- WHAT NEEDS TO BE DONE -
Determine how many of the lines below hold the word "endpoints". Give the number and nothing else.

- EXCERPTED DATA -
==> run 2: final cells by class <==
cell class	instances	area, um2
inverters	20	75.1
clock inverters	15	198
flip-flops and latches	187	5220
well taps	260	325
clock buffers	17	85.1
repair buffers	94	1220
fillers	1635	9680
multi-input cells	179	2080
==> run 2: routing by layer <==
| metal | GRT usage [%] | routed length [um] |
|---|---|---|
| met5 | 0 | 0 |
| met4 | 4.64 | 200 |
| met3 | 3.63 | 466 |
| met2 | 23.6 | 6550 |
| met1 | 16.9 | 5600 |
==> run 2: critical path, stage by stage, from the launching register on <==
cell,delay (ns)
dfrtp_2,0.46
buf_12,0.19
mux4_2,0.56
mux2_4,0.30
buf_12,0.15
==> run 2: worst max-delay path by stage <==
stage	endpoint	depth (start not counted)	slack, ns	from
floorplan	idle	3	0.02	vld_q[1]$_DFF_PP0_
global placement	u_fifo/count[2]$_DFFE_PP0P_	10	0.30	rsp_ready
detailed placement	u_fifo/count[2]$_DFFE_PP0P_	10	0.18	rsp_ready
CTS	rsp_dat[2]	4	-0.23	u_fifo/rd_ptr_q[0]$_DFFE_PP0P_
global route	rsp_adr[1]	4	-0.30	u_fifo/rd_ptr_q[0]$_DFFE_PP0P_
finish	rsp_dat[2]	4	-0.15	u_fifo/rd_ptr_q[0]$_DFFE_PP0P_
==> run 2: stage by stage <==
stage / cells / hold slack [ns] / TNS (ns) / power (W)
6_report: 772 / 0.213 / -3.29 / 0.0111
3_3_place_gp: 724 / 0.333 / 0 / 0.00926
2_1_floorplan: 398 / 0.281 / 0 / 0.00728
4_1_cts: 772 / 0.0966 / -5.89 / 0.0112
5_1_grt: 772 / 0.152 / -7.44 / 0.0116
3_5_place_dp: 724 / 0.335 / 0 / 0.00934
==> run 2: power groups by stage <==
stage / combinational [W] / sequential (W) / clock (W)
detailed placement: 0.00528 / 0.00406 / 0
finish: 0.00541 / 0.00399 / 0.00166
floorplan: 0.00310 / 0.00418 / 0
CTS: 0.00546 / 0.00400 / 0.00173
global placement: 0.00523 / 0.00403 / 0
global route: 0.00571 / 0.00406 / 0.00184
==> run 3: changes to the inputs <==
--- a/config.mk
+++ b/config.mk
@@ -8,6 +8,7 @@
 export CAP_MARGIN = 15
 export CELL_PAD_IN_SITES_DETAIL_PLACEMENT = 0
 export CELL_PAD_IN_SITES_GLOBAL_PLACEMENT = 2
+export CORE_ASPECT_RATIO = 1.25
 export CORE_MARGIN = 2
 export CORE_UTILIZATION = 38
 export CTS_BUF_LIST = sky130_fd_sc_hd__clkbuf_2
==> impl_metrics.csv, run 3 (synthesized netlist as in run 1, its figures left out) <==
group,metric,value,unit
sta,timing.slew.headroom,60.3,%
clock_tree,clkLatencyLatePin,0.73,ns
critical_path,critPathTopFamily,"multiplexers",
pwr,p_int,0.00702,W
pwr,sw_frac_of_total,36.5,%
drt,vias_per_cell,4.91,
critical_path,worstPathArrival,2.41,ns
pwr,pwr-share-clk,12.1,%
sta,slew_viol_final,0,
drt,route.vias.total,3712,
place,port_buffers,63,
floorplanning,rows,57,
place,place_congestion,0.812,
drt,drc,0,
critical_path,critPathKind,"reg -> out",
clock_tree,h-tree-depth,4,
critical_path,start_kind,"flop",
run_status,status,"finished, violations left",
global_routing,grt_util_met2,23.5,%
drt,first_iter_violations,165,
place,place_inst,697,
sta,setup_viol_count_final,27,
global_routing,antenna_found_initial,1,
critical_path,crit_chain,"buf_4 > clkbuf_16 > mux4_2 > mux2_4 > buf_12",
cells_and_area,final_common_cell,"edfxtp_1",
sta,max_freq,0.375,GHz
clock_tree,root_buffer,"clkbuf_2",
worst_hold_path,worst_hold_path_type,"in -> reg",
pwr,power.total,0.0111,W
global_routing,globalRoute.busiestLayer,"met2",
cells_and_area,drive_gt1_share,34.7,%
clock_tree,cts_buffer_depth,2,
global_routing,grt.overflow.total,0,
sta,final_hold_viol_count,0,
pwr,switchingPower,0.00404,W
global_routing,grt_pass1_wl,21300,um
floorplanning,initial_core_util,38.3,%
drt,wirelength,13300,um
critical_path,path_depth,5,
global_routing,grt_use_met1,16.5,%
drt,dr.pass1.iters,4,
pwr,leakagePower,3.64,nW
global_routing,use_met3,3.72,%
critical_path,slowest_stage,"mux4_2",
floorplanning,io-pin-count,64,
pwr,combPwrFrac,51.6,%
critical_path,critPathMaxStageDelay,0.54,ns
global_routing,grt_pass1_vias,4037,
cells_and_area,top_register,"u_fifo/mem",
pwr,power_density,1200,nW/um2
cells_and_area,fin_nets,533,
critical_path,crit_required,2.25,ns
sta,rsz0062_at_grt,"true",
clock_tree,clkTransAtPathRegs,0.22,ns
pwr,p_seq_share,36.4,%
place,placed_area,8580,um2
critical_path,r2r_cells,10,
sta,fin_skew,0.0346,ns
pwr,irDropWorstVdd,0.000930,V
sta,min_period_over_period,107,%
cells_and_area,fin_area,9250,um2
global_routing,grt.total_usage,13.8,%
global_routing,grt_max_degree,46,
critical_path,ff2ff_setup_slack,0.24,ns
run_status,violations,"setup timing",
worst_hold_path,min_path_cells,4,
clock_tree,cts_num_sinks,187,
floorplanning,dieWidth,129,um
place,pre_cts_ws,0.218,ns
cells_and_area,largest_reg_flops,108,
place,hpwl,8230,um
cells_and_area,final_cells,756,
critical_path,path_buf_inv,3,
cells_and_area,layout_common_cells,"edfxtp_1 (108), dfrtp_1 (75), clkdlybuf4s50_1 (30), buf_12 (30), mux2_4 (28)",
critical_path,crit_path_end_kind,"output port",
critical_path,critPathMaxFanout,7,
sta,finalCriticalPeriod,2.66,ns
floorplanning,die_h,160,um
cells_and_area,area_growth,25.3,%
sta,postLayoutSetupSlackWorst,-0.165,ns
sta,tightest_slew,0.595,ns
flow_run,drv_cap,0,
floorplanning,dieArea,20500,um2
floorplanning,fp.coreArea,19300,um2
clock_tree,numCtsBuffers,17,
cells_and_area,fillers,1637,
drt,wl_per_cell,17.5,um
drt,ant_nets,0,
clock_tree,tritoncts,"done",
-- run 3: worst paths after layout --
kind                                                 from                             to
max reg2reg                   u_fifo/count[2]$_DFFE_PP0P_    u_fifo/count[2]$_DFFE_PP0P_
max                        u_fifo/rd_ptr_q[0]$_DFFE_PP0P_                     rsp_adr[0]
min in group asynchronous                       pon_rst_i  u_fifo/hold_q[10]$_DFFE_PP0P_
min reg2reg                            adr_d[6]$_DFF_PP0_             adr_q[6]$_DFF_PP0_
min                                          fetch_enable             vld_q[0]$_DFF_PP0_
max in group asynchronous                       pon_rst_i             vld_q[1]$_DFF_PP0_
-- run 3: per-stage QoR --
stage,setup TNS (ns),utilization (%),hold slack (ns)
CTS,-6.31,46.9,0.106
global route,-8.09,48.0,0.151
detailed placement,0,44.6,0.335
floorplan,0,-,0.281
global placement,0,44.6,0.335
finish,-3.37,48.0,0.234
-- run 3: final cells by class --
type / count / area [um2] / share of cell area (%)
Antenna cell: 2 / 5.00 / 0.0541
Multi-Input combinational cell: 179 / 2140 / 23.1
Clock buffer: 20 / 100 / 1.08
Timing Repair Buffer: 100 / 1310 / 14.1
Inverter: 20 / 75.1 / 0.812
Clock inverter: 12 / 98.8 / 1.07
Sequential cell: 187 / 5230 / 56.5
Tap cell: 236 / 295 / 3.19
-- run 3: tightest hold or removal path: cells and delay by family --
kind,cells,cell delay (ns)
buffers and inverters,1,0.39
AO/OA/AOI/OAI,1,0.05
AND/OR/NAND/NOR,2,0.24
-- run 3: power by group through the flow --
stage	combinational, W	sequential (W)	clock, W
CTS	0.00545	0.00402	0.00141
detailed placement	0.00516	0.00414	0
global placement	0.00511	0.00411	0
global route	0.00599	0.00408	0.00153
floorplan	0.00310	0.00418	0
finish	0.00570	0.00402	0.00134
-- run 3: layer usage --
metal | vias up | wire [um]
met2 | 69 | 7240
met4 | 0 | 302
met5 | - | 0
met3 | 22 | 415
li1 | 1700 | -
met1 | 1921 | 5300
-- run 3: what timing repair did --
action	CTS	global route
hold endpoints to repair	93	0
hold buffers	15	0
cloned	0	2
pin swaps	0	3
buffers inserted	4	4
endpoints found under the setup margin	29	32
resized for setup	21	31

- SOLUTION TO THE EXERCISE -
2